Installing a certificate for use requires both the certificate file “.pem” and the key file “.key”. The root certificate may need to be installed but the root key must never be deployed on a production machine. It is used only to generate the signed certificates that are deployed.

Common Issues

  • If the Portal page comes up completely blank, this likely due to “traffic_portal” not being able to connect to “traffic_ops”. Check that * “traffic_ops” host has port 443 open * The name of the “traffic_ops” host resolved correctly on the “traffic portal” host. * Check that “/etc/traffic_portal/conf/config.js” has been updated to have the “traffic ops” host.

  • If the initial admin login doesn’t work, verify the password tweaks have been done.

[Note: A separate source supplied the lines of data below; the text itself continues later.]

`src/pkg/branch_pkg.sv`:
```
// Package for the conditional relative branch unit: opcodes, field layout, phases.
// Assumes a 16-bit instruction word and a byte-addressed 21-bit program counter.
package branch_pkg;
    localparam int PC_W       = 21;
    localparam int IW_W       = 16;
    localparam int OP_MSB     = 15;
    localparam int OP_LSB     = 8;
    localparam int OFF_MSB    = 7;
    localparam int OFF_LSB    = 0;
    localparam logic [7:0] OP_BR_ZERO_CLEAR  = 8'hE1;
    localparam logic [7:0] OP_BR_CARRY_CLEAR = 8'hE3;
    localparam logic [7:0] OP_BR_OVF_CLEAR   = 8'hE5;
    localparam logic [7:0] OP_BR_NEG_SET     = 8'hE6;
    localparam logic [7:0] OP_BR_NEG_CLEAR   = 8'hE7;
    localparam logic [PC_W-1:0] PC_STEP      = 21'h000002;
    localparam logic [PC_W-1:0] PC_RESET     = 21'h000000;
    localparam logic [1:0] PHASE_RESET      = 2'h0;

    typedef enum logic [1:0] {PH_Q1, PH_Q2, PH_Q3, PH_Q4} phase_e;
    typedef enum {ST_EXEC, ST_FLUSH} exec_state_e;

    // Status flags seen by the unit.
    typedef struct packed {
        logic neg;
        logic ovf;
        logic zero;
        logic carry;
    } flags_s;
endpackage

```
`src/hdl/cond_branch_unit.sv`:
```
// Conditional relative branch unit: decodes the five short branches and steers the PC.
// Assumes instr_word, flags and pc_in come from logic on clk_sys; one instruction cycle
// is four clk_sys edges (phases Q1..Q4).
`timescale 1ns/10ps
`default_nettype none
module cond_branch_unit (
    input  wire logic                       clk_sys,     // System clock, 100 MHz.
    input  wire logic                       nrst,        // Asynchronous reset, active low.
    input  wire logic [branch_pkg::IW_W-1:0] instr_word, // Instruction word under execution.
    input  wire branch_pkg::flags_s         flags,       // Current status flags.
    input  wire logic [branch_pkg::PC_W-1:0] pc_in,      // Incremented program counter.
    output logic      [branch_pkg::PC_W-1:0] pc_out,     // Branch target for the core.
    output logic                            pc_load,     // Load pc_out into the PC.
    output logic                            flush,       // Second cycle is a no-operation.
    output logic                            is_branch,   // Word decoded as a branch.
    output logic                            instr_done,  // Instruction cycle completed.
    output logic      [1:0]                 phase        // Current phase, 0 means Q1.
);
    import branch_pkg::*;

    phase_e                phase_reg;
    exec_state_e           state_reg;
    exec_state_e           state_next;
    logic [7:0]            opcode_reg;
    logic [7:0]            offset_reg;
    logic                  take_reg;
    logic [PC_W-1:0]       target_reg;
    logic                  load_reg;
    logic                  flush_reg;
    logic                  br_reg;
    logic                  done_reg;

    function automatic logic [PC_W-1:0] rel_target(input logic [PC_W-1:0] pc,
                                                   input logic [7:0] off);
        logic [PC_W-1:0] ext;
        ext = {{(PC_W-8){off[7]}}, off};
        rel_target = pc + {ext[PC_W-2:0], 1'b0};
    endfunction

    wire [7:0] op_w       = instr_word[OP_MSB:OP_LSB];
    wire       dec_cc     = (opcode_reg == OP_BR_CARRY_CLEAR);
    wire       dec_nc     = (opcode_reg == OP_BR_NEG_CLEAR);
    wire       dec_ns     = (opcode_reg == OP_BR_NEG_SET);
    wire       dec_oc     = (opcode_reg == OP_BR_OVF_CLEAR);
    wire       dec_zc     = (opcode_reg == OP_BR_ZERO_CLEAR);
    wire       dec_any    = dec_cc | dec_nc | dec_ns | dec_oc | dec_zc;
    // Flags are only read, never written, so status is left unchanged.
    wire       cond_met   = (dec_cc & ~flags.carry)
                          | (dec_nc & ~flags.neg)
                          | (dec_ns &  flags.neg)
                          | (dec_oc & ~flags.ovf)
                          | (dec_zc & ~flags.zero);
    wire [PC_W-1:0] tgt_w = rel_target(pc_in, offset_reg);
    wire       at_q4      = (phase_reg == PH_Q4);

    always_comb begin
        state_next = state_reg;
        case (state_reg)
            ST_EXEC:  if (at_q4 && take_reg) state_next = ST_FLUSH;
            ST_FLUSH: if (at_q4) state_next = ST_EXEC;
            default:  state_next = ST_EXEC;
        endcase
    end

    always_ff @(posedge clk_sys or negedge nrst) begin
        if (!nrst) begin
            phase_reg <= PH_Q1;
            state_reg <= ST_EXEC;
        end else begin
            phase_reg <= phase_e'(phase_reg + 2'h1);
            state_reg <= state_next;
        end
    end

    // Q1 decodes, Q2 reads the literal, Q3 processes, Q4 writes the PC.
    always_ff @(posedge clk_sys or negedge nrst) begin
        if (!nrst) begin
            opcode_reg <= 8'h00;
            offset_reg <= 8'h00;
            take_reg   <= 1'b0;
            target_reg <= PC_RESET;
        end else if (state_reg == ST_EXEC) begin
            if (phase_reg == PH_Q1) opcode_reg <= op_w;
            if (phase_reg == PH_Q2) offset_reg <= instr_word[OFF_MSB:OFF_LSB];
            if (phase_reg == PH_Q3) begin
                take_reg   <= cond_met;
                target_reg <= tgt_w;
            end
        end
    end

    always_ff @(posedge clk_sys or negedge nrst) begin
        if (!nrst) begin
            load_reg  <= 1'b0;
            flush_reg <= 1'b0;
            br_reg    <= 1'b0;
            done_reg  <= 1'b0;
        end else begin
            load_reg  <= (state_reg == ST_EXEC) && at_q4 && take_reg;
            flush_reg <= (state_next == ST_FLUSH);
            br_reg    <= dec_any;
            done_reg  <= at_q4 && (state_next == ST_EXEC);
        end
    end

    assign pc_out     = target_reg;
    assign pc_load    = load_reg;
    assign flush      = flush_reg;
    assign is_branch  = br_reg;
    assign instr_done = done_reg;
    assign phase      = phase_reg;

    property p_load_once;
        @(posedge clk_sys) disable iff (!nrst)
        pc_load |=> !pc_load [*3];
    endproperty
    a_load_once: assert property (p_load_once) else $error("pc_load repeated");

    property p_flush_len;
        @(posedge clk_sys) disable iff (!nrst)
        $rose(flush) |-> flush [*4] ##1 !flush;
    endproperty
    a_flush_len: assert property (p_flush_len) else $error("flush length wrong");

    property p_load_q1;
        @(posedge clk_sys) disable iff (!nrst)
        pc_load |-> phase == 2'h0 && flush;
    endproperty
    a_load_q1: assert property (p_load_q1) else $error("pc_load misplaced");

    property p_cc;
        @(posedge clk_sys) disable iff (!nrst)
        (state_reg == ST_EXEC && phase_reg == PH_Q3 && dec_cc)
            |=> take_reg == !$past(flags.carry);
    endproperty
    a_cc: assert property (p_cc) else $error("carry clear decision wrong");

    property p_nc;
        @(posedge clk_sys) disable iff (!nrst)
        (state_reg == ST_EXEC && phase_reg == PH_Q3 && dec_nc)
            |=> take_reg == !$past(flags.neg);
    endproperty
    a_nc: assert property (p_nc) else $error("negative clear decision wrong");

    property p_ns;
        @(posedge clk_sys) disable iff (!nrst)
        (state_reg == ST_EXEC && phase_reg == PH_Q3 && dec_ns)
            |=> take_reg == $past(flags.neg);
    endproperty
    a_ns: assert property (p_ns) else $error("negative set decision wrong");

    property p_other;
        @(posedge clk_sys) disable iff (!nrst)
        (state_reg == ST_EXEC && phase_reg == PH_Q3 && !dec_any) |=> !take_reg;
    endproperty
    a_other: assert property (p_other) else $error("non-branch taken");

    property p_target;
        @(posedge clk_sys) disable iff (!nrst)
        (state_reg == ST_EXEC && phase_reg == PH_Q3)
            |=> target_reg == $past(pc_in) + {{(PC_W-9){offset_reg[7]}}, offset_reg, 1'b0};
    endproperty
    a_target: assert property (p_target) else $error("branch target wrong");

    property p_notake;
        @(posedge clk_sys) disable iff (!nrst)
        (state_reg == ST_EXEC && at_q4 && !take_reg) |=> !flush && !pc_load && instr_done;
    endproperty
    a_notake: assert property (p_notake) else $error("not taken not one cycle");

    property p_taken;
        @(posedge clk_sys) disable iff (!nrst)
        (state_reg == ST_EXEC && at_q4 && take_reg)
            |=> pc_load && flush && !instr_done ##4 instr_done && !flush;
    endproperty
    a_taken: assert property (p_taken) else $error("taken branch not two cycles");

    property p_oc;
        @(posedge clk_sys) disable iff (!nrst)
        (state_reg == ST_EXEC && phase_reg == PH_Q3 && dec_oc)
            |=> take_reg == !$past(flags.ovf);
    endproperty
    a_oc: assert property (p_oc) else $error("overflow clear decision wrong");

    property p_zc;
        @(posedge clk_sys) disable iff (!nrst)
        (state_reg == ST_EXEC && phase_reg == PH_Q3 && dec_zc)
            |=> take_reg == !$past(flags.zero);
    endproperty
    a_zc: assert property (p_zc) else $error("zero clear decision wrong");

    property p_done_once;
        @(posedge clk_sys) disable iff (!nrst)
        instr_done |=> !instr_done [*3];
    endproperty
    a_done_once: assert property (p_done_once) else $error("instr_done not a pulse");

    // The no-op cycle ignores the word, so a branch left on the bus cannot decode twice.
    property p_refuse;
        @(posedge clk_sys) disable iff (!nrst)
        (state_reg == ST_FLUSH)
            |=> $stable(opcode_reg) && $stable(offset_reg)
                && $stable(take_reg) && $stable(target_reg);
    endproperty
    a_refuse: assert property (p_refuse) else $error("word taken during no-op cycle");

    property p_br_decode;
        @(posedge clk_sys) disable iff (!nrst)
        (state_reg == ST_EXEC && phase_reg == PH_Q3) |-> is_branch == dec_any;
    endproperty
    a_br_decode: assert property (p_br_decode) else $error("branch decode flag wrong");
endmodule
`default_nettype wire

```
`config.mk`:
```
export PLATFORM = sky130hd
export DESIGN_NAME = cond_branch_unit
export DESIGN_NICKNAME = d
export VERILOG_FILES = /design/src/pkg/branch_pkg.sv /design/src/hdl/cond_branch_unit.sv
export SDC_FILE = /design/constraint.sdc
export NUM_CORES = 1
export LEC_CHECK = 0
export BUFFER_PORTS_ARGS = -buffer_cell sky130_fd_sc_hd__buf_4
export CAP_MARGIN = 10
export CORE_MARGIN = 3
export CORE_UTILIZATION = 45
export DETAILED_ROUTE_END_ITERATION = 16
export HOLD_SLACK_MARGIN = 0.12
export PLACE_DENSITY_LB_ADDON = 0.25
export SYNTH_ARGS = -nofsm -noshare
export SYNTH_HDL_FRONTEND = slang
export SYNTH_SLANG_ARGS = --single-unit
```
`constraint.sdc`:
```
create_clock -name clk_sys -period 5.3 [get_ports clk_sys]
set_clock_uncertainty 0.15 [all_clocks]
set_input_delay 0.795 -clock clk_sys [delete_from_list [all_inputs] [get_ports clk_sys]]
set_output_delay 0.795 -clock clk_sys [all_outputs]
set_load 0.1 [all_outputs]
```
# Word-level counts from Yosys, hierarchy flattened

Cells that the tools add are included.

Output and inout port bits: 27
Bits in registers: 76

Eq/ne operators: 10
Add/subtract/negate cells: 2
Bitwise gates (word level): 17
Mux-type cells: 3
Reduce and logical (&&, ||, !) cells: 11

Operators with widths:

| kind                                                                    | number |
|---|---|
| 32-bit zero test                                                        | 3 |
| 32-bit 2-to-1 mux                                                       | 2 |
| 32-bit one-hot mux with 2 select lines                                  | 1 |
| 8-bit equality test (second input constant)                             | 5 |
| 32-bit by 1-bit equality test with 1-bit output (second input constant) | 1 |
| 32-bit by 2-bit equality test with 1-bit output (second input constant) | 1 |
| 21-bit adder                                                            | 1 |
| 1-bit OR                                                                | 8 |
| 2-bit AND reduction                                                     | 3 |
| 1-bit AND                                                               | 5 |
| 2-bit equality test (second input constant)                             | 2 |
| 1-bit logical AND                                                       | 4 |
| 1-bit inverter                                                          | 4 |
| 2-bit by 1-bit adder with 2-bit output (second input constant)          | 1 |
| 2-bit by 1-bit equality test with 1-bit output (second input constant)  | 1 |
| 2-bit zero test                                                         | 1 |

# Longest topological paths before layout

Word-level depth: 6
Gate-level depth with buffers: 8
Mapped depth without buffers: 8

# Least setup slack after synthesis

OpenSTA, ideal clock, no wires.

Path kind: input-to-reg
Start: input pc_in[1] in the netlist's numbering
End: register target_reg[19], in the netlist pc_out[19]
Setup time: 0.126 ns
Arrival time: 2.326 ns
Setup slack: 2.698 ns
Stages on the path: 7
Path buffers: 0
Cell sequence: ha_1 > fa_1 > a211oi_1 > o211ai_1 > nand3_1 > nand3b_1 > a221o_1

Cells in the longest elaborated chain, start to end: 1

RTL lines:

| item                 | line                   | RTL |
|---|---|---|
| from (decl)          | cond_branch_unit.sv:11 | `input wire logic [branch_pkg::PC_W-1:0] pc_in,` |
| 21-bit adder         | cond_branch_unit.sv:37 | `rel_target = pc + {ext[PC_W-2:0], 1'b0};` |
| to (signal assigned) | cond_branch_unit.sv:87 | `target_reg <= tgt_w;` |
| to (decl)            | cond_branch_unit.sv:27 | `logic [PC_W-1:0] target_reg;` |

Every way passes these cells.
A chain may end at the register's enable or synchronous reset.

# Final worst setup path

Start: register offset_reg[7]
End: register target_reg[18], in the netlist pc_out[18]

Cells in the longest elaborated chain, start to end: 1

RTL lines:

| item                   | line                   | RTL |
|---|---|---|
| from (decl)            | cond_branch_unit.sv:25 | `logic [7:0] offset_reg;` |
| from (signal assigned) | cond_branch_unit.sv:84 | `if (phase_reg == PH_Q2) offset_reg <= instr_word[OFF_MSB:OFF_LSB];` |
| 21-bit adder           | cond_branch_unit.sv:37 |  |

Every way passes these cells.

==> results.cfg <==
[power_and_ir_drop]
leakagePower_nw = 2.243
irDropWorstVdd_mv = 0.1410
power_density_mw_per_mm2 = 255.6
total_power_mw = 1.161

[place]
dpl.hpwl_mm = 5.386
globalplace.congestion = 0.8438
dp_cells = 507
port_buffers = 69
pre_cts_ws_ps = 2404
placed_cell_area_sq_mm = 0.004319

[flow_run]
drv_cap = 0

[sta]
timing.fmax_mhz = 391.1
slew_headroom_pct = 38.07
final-hold-violation-count = 0
whs_ps = 336.7
fin_ws_ps = 2743
setup_viol = 0
tightestPinTransition_ps = 928.9
setup_tns_ps = 0
period_needed_ps = 2557
finalMaxSlewViolations = 0
finalCritPeriodShare_pct = 48.25
rsz0062_at_grt = no

[die]
initial_utilization_pct = 46.46
die_y_um = 95.55
core_sq_mm = 0.007767
dieArea_sq_mm = 0.009129
rows = 32
io_pins = 70
die_w_um = 95.55

[detailed_routing]
drt-initial-drc-count = 101
drcViolationCount = 0
routed_wl_mm = 7.363
avgViaCountPerCell = 5.077
first_pass_iters = 4
routed-via-count = 2650
wl_per_cell_um = 14.11
ant_nets = 0

[synthesis]
synth_area_leaders = dfrtp_1 (53%), ha_1 (8.0%), mux2_1 (5.0%)
syn_inst = 315
synth_area_leader_cell = dfrtp_1
yosys.area_share.adder_pct = 8.530
syn_avg_cell_area_sq_um = 11.46
synthMuxAreaShare_pct = 6.519
syn_area_sq_mm = 0.003608
synth-simple-area-share_pct = 13.63
synth_edf_count = 0
ys_warn_count = 0
synth_compound_area_share_pct = 13.45
ys_ff_latch = 76
synth.distinct_cells = 48
synth_top_family_by_area = simple AND/OR/NAND/NOR gates
synthXorXnorAreaFrac_pct = 2.913
synth_seq_area_share_pct = 52.70
yosysTopAreaCellShare_pct = 52.70
yosys_most_used_dff = dfrtp_1
async_flop_share_pct = 100.0

[critical_path]
worstPathArrival_ps = 2680
cp-startpoint = offset_reg[7]
start_kind = flip-flop
cp_max_fo = 14
crit_path_end_kind = flip-flop
reg2reg_from = offset_reg[7]
required_ps = 5430
worst_path_largest_cell_delay_ps = 600
crit_slowest_cell = dfrtp_1
path_cells = ha_1, nand2_1, o2bb2ai_1, nor3_2, a311o_1, a31oi_1
crit_type = flip-flop to flip-flop

[cts]
worstSkewPairLatency_ps = 350
numCtsBuffers = 9
cts_setup_buffers = 0
clk_pin_slew_ps = 90
tritoncts = done
postCtsHoldBufs = 0
clock_tree.root_cell = clkbuf_8
cts_buffer_depth = 2
clock-sinks = 76
ctsResizeCount = 0
htreeDepth = 3

[min_path]
hold_path.class = flip-flop to flip-flop
min_from = pc_out[9]

[finish]
multi_input_area_sq_mm = 0.001742
fin_cells = 522
final_util_pct = 58.47
nets = 483
n_antenna_cell = 0
nFillCells = 693
drive_gt1_share_pct = 22.86
final_cell_area_sq_mm = 0.004542
register_area_sq_mm = 0.001902
area_growth_pct = 25.87
largest_register_ff_count = 32

[run_status]
outcome = completed

[global_route]
first_global_vias = 2683
grt_pass1_wl_mm = 12.07
antenna_found_initial = 0
grt_max_degree = 77
grt_overflow = 0
track_usage_pct = 17.27
final timing paths:
path	cells past startpoint	slack (ps)	endpoint
max	6	2740	pc_out[18]
max in group asynchronous	1	3960	state_reg[6]
min in group asynchronous	1	430	pc_out[13]
min	2	340	pc_out[9]
min reg2reg	2	340	pc_out[9]
max reg2reg	6	2740	pc_out[18]
kinds of logic (layout without fill, tap and decap cells):
| group | count (synthesis) | in the layout |
|---|---|---|
| other | 1 | 31 |
| XOR/XNOR | 12 | 12 |
| AO/OA/AOI/OAI | 72 | 72 |
| adder cells (fa/ha/maj) | 24 | 24 |
| flip-flops | 76 | 76 |
| multiplexers | 21 | 21 |
| buffers and inverters | 16 | 91 |
| AND/OR/NAND/NOR | 93 | 93 |
synthesized netlist by cell type, types with 5 or more instances:
cell and n:
nor3_1 5, o21ai_0 5, ha_1 23, nand3_1 11, dfrtp_1 76, nor4_1 9, buf_2 5, nor2_1 13
o31ai_1 6, inv_1 6, mux2_1 16, a21o_1 11, o21ai_1 14, xor2_1 6, a21oi_1 16, nand2_1 28
xnor2_1 6, nand4_1 9
power breakdown:
part           switching, mW  internal [mW]  leakage (nW)
clock network          0.215          0.278         0.109
registers            0.00365          0.592         0.890
logic                 0.0407         0.0322          1.24
routing by layer:
layer	routed length, um	global-route usage, %	part of all wire [%]
met3	422	3.236	5.7
met2	3631	29.13	49
met4	147	7.820	2.0
met5	0	0	0
met1	3163	21.46	43
critical path, delay by kind of cell (launching register included):
kind	cells	cell delay (ps)
and+or+nand+nor	2	290
adders and majority gates	1	520
AOI/OAI and AO/OA	3	940
DFF	1	600
layout make-up:
class | count | area share (%)
clock inverters | 5 | 1.873
well taps | 102 | 2.810
multi-input cells | 253 | 38.35
clock buffers | 10 | 3.030
repair buffers | 70 | 11.57
inverters | 6 | 0.4959
flip-flops and latches | 76 | 41.87
cell usage in the layout (no fill, tap or decap), drive strengths merged, types with 4 or more instances in the layout:
master | Yosys | routed
a211oi | 4 | 4
a21o | 11 | 11
a21oi | 16 | 16
and2 | 5 | 5
and4 | 4 | 4
buf | 8 | 70
clkbuf | 2 | 10
conb | 1 | 31
dfrtp | 76 | 76
ha | 23 | 23
inv | 6 | 7
mux2 | 20 | 20
nand2 | 28 | 28
nand3 | 12 | 12
nand4 | 9 | 9
nor2 | 13 | 13
nor3 | 7 | 7
nor4 | 9 | 9
o21ai | 19 | 19
o31ai | 6 | 6
xnor2 | 6 | 6
xor2 | 6 | 6
No activity file was read; power rests on OpenSTA's default activity.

If not, it will be necessary to make then changes and then reset the password for the “traffic_ops” user. This is most easily done by logging in to the Postgresql host with this command.

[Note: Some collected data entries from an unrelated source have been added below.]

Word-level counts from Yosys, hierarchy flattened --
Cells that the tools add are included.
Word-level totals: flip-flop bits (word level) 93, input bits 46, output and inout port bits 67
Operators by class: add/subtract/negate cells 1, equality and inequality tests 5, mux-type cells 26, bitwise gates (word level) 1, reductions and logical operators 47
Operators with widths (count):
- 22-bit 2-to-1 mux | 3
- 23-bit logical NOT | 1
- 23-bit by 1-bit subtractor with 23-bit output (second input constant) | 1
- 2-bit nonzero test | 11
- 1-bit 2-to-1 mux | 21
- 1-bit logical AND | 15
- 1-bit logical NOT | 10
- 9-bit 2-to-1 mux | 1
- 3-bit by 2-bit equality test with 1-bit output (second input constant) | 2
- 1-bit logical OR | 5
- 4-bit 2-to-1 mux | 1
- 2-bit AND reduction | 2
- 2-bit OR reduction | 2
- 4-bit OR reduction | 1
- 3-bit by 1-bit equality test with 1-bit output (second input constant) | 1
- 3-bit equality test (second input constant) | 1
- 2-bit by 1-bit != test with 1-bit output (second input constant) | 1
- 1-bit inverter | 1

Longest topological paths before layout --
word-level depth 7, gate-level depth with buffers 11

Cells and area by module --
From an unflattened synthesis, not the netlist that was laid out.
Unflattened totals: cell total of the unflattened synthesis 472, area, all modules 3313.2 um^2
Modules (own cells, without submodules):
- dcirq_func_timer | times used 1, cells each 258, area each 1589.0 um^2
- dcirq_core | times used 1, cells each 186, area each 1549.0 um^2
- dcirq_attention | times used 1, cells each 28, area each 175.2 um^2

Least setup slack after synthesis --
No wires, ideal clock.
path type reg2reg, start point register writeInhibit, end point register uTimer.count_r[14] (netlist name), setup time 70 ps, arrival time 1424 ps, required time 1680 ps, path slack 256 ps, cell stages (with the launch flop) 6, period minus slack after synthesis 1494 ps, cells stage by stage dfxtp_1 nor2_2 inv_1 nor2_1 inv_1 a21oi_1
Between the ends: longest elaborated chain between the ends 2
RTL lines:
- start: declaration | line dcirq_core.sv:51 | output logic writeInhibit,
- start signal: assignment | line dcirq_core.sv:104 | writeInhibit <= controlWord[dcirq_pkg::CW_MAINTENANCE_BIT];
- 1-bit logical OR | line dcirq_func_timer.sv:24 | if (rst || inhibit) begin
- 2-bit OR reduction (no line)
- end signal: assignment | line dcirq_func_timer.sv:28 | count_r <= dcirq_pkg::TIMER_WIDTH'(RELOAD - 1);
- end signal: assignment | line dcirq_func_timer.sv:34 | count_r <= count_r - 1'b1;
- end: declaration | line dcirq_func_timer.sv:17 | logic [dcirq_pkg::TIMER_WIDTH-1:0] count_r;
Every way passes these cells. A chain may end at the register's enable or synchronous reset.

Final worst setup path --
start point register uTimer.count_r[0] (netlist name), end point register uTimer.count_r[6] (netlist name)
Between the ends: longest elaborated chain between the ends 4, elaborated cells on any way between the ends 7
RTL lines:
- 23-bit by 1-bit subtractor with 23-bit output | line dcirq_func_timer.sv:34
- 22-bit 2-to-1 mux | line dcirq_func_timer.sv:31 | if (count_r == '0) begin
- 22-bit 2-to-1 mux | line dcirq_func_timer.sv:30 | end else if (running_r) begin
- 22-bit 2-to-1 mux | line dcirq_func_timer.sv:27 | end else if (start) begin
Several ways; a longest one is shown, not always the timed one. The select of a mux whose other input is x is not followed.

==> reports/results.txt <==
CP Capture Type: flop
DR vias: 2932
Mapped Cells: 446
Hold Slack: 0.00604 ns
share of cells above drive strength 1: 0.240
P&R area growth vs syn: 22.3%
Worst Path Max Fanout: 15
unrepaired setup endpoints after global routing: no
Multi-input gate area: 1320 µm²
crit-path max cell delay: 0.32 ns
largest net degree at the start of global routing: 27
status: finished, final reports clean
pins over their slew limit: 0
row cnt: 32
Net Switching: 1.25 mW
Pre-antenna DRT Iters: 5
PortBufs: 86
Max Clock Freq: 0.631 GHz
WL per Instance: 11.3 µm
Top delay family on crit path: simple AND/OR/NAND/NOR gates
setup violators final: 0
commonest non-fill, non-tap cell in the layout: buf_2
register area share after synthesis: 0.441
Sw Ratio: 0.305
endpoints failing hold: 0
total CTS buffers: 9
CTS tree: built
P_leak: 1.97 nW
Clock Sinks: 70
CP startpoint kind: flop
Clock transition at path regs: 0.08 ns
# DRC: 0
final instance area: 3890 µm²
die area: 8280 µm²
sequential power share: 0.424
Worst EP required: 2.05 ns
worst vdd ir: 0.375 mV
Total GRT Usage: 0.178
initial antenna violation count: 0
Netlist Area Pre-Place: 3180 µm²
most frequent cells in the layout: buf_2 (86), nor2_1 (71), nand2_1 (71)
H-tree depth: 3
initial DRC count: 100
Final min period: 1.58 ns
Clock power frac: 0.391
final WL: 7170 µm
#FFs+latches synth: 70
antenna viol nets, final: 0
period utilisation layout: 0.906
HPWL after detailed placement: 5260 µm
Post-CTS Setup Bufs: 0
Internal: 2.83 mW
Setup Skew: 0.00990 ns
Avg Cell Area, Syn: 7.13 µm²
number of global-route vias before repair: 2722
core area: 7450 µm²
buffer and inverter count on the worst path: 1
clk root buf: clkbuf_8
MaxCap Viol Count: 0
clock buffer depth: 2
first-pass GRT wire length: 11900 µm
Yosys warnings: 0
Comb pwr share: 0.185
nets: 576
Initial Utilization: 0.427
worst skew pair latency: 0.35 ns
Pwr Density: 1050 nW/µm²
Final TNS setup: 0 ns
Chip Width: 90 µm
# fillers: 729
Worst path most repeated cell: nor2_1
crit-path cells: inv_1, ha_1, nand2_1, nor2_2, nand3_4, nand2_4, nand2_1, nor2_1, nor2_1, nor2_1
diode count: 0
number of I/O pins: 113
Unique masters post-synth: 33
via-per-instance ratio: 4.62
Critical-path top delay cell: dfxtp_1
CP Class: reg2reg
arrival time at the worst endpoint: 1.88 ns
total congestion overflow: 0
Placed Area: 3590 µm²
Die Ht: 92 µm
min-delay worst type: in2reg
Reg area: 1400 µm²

    psql --host 127.0.0.1 --user traffic_ops
    

    There should be a password prompt - use the password specified in the “traffic ops” post install.

    \password
    

    Enter the password (twice) when prompted. Then exit Postgresql with the following command.

    \q
    
  • TLS verification requires a match between the hostname in the URL and the certificate. I solved this by putting the host name (base and FQDN) in the SAN data. A new certificate generation script was required. If not used, the following problem occurs.

    Login error Post "https://atc-ops/api/3.1/user/login": x509: certificate is not valid for any names, but wanted to match atc-ops
    

    This can be worked around by adding the option --traffic-ops-insecure=true to the t3c command line but it’s better to have correct certificates.

Issues

  • To do monitoring, the “astats_over_http” plugin must be used, but this is not in the ATS 9 distribution and must be compiled separately.

To Do

  • Recreate the Traffic Server VMs with a disk layout that supports raw device caching, then adjust the Traffic Ops Parameters to use those raw devices.

Footnotes

1

The Traffic Vault installation logic uses an SQL dump which requires the user name “traffic_vault”. If that user doesn’t exist then no tables are created. Moreover if it does exist it will be the owner of all of the tables. The user can be changed manually in the file and then the tables created using

The first argument is the database name (which is normally “traffic_vault”). The input seems to require the full path (likely due to su changing to the “postgres” user home directory). I recommend making a copy of the dump file, changing that, and then using the copy to initialize the database.